[Input data]
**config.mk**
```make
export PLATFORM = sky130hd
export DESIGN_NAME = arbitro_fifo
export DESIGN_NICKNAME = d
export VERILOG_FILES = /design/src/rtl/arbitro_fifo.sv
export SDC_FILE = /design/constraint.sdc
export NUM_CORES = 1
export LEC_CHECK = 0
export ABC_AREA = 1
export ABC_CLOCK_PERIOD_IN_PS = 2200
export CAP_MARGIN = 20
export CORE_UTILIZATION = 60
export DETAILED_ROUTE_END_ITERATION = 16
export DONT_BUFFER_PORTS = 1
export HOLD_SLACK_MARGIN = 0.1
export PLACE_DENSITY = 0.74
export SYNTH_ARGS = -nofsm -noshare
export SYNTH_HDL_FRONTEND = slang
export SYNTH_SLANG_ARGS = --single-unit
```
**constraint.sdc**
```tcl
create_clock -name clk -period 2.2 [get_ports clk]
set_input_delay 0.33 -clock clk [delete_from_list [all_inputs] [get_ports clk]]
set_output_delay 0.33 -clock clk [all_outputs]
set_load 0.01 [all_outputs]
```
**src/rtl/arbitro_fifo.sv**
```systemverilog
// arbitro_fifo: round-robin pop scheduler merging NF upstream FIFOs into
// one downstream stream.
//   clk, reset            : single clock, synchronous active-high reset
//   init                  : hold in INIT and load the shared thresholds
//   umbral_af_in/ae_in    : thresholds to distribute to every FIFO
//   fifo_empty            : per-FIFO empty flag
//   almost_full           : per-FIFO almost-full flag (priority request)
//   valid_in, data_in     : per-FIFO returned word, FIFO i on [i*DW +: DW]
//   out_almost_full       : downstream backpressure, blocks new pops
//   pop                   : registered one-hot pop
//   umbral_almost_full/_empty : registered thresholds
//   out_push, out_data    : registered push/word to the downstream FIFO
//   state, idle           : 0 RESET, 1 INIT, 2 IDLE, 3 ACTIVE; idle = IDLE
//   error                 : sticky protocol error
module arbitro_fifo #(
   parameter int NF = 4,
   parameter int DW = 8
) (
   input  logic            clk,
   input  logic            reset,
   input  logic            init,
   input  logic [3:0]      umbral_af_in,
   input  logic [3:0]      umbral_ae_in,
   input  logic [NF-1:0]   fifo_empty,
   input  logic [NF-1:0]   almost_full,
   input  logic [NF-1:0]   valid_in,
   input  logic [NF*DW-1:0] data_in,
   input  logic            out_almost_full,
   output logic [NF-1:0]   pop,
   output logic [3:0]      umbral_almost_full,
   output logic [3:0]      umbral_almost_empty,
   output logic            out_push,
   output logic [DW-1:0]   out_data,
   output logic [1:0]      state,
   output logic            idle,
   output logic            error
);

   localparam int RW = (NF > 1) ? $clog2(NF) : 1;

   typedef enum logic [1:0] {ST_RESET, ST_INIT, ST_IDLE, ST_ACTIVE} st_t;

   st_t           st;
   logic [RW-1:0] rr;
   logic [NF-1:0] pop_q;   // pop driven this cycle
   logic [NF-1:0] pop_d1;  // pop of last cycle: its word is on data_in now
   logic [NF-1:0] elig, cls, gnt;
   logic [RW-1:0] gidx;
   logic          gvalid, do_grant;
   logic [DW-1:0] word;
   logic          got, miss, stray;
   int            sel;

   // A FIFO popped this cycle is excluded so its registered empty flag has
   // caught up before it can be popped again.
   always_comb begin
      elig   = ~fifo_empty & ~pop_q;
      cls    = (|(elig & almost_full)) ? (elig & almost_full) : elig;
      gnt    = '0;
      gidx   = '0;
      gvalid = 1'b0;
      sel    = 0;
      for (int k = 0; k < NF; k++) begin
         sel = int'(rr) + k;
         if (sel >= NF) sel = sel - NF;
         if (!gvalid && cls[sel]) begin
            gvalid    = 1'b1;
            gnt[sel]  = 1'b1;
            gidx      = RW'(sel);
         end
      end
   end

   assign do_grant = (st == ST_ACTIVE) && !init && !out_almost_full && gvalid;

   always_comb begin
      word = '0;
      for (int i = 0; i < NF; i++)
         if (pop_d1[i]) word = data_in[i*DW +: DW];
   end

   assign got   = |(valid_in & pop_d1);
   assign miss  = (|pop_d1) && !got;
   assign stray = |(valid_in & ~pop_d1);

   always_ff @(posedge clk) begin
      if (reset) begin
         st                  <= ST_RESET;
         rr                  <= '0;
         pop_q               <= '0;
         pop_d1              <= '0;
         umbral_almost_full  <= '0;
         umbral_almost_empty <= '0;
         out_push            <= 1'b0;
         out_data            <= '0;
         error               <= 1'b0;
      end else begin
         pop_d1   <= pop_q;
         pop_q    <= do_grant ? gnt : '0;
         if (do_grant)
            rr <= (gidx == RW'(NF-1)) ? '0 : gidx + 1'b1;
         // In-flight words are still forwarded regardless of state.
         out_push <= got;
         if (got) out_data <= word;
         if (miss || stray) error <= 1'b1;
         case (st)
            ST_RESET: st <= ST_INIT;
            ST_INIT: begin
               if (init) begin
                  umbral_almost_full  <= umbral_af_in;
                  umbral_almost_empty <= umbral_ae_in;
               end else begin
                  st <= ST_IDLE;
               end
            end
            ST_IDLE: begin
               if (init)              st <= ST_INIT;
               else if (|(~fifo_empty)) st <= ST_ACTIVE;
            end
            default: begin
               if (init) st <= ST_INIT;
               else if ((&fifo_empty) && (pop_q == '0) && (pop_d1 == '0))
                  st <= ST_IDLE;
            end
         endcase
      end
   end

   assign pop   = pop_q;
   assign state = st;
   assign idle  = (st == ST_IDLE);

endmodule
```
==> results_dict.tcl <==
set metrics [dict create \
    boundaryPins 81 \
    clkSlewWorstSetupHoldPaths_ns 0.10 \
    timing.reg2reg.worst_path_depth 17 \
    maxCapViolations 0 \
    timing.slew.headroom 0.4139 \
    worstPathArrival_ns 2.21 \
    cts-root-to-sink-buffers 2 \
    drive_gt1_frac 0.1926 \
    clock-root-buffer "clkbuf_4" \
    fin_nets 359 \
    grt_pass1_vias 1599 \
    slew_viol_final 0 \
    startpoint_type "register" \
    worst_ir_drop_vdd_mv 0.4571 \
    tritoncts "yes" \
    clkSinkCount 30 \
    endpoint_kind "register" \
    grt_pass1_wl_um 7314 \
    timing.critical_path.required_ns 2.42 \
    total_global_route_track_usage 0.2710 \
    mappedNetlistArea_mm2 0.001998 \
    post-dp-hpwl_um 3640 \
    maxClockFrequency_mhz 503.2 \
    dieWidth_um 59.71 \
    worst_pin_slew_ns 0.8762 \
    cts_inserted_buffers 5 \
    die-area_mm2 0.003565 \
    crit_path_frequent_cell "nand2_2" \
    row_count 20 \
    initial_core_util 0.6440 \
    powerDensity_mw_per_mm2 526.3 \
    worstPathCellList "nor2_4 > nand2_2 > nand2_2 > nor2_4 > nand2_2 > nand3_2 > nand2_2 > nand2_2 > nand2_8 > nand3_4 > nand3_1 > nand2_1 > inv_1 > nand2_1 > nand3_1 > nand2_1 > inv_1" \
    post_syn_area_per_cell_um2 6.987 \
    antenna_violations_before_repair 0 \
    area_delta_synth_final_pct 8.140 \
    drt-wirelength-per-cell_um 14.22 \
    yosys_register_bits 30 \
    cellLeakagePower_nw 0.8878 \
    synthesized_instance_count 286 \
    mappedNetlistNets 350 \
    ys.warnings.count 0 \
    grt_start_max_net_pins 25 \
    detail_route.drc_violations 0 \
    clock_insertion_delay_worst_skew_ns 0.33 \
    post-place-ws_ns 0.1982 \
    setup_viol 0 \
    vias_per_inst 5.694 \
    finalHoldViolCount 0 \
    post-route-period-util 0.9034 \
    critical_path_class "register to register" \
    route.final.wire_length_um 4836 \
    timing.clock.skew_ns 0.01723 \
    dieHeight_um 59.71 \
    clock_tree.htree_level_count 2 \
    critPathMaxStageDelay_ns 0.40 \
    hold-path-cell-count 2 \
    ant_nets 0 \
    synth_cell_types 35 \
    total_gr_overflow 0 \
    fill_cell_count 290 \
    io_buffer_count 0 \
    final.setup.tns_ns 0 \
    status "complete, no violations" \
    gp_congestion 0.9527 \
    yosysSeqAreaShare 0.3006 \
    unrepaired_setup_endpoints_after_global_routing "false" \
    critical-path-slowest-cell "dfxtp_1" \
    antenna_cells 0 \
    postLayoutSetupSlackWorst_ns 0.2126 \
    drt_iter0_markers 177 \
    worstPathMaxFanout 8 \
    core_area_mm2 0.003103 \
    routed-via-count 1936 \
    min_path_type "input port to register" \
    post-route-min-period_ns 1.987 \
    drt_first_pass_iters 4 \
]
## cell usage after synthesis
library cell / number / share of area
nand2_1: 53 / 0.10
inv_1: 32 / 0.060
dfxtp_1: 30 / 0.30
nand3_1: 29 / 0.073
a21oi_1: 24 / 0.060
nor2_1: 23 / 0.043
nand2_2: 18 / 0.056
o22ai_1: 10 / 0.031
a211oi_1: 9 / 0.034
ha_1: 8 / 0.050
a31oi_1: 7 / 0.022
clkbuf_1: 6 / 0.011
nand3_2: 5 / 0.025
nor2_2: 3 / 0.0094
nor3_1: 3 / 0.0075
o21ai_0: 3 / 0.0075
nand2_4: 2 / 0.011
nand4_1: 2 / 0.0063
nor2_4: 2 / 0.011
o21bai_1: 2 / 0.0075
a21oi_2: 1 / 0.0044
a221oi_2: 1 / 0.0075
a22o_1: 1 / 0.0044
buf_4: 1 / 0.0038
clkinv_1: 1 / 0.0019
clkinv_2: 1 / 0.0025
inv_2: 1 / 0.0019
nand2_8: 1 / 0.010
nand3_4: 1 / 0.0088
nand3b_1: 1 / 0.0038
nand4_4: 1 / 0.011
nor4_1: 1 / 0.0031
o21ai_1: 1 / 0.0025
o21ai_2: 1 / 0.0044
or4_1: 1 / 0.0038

[What you will do]
Provide the number of lines in the records above that contain the word "stray", with no additional words.

[Task result]
3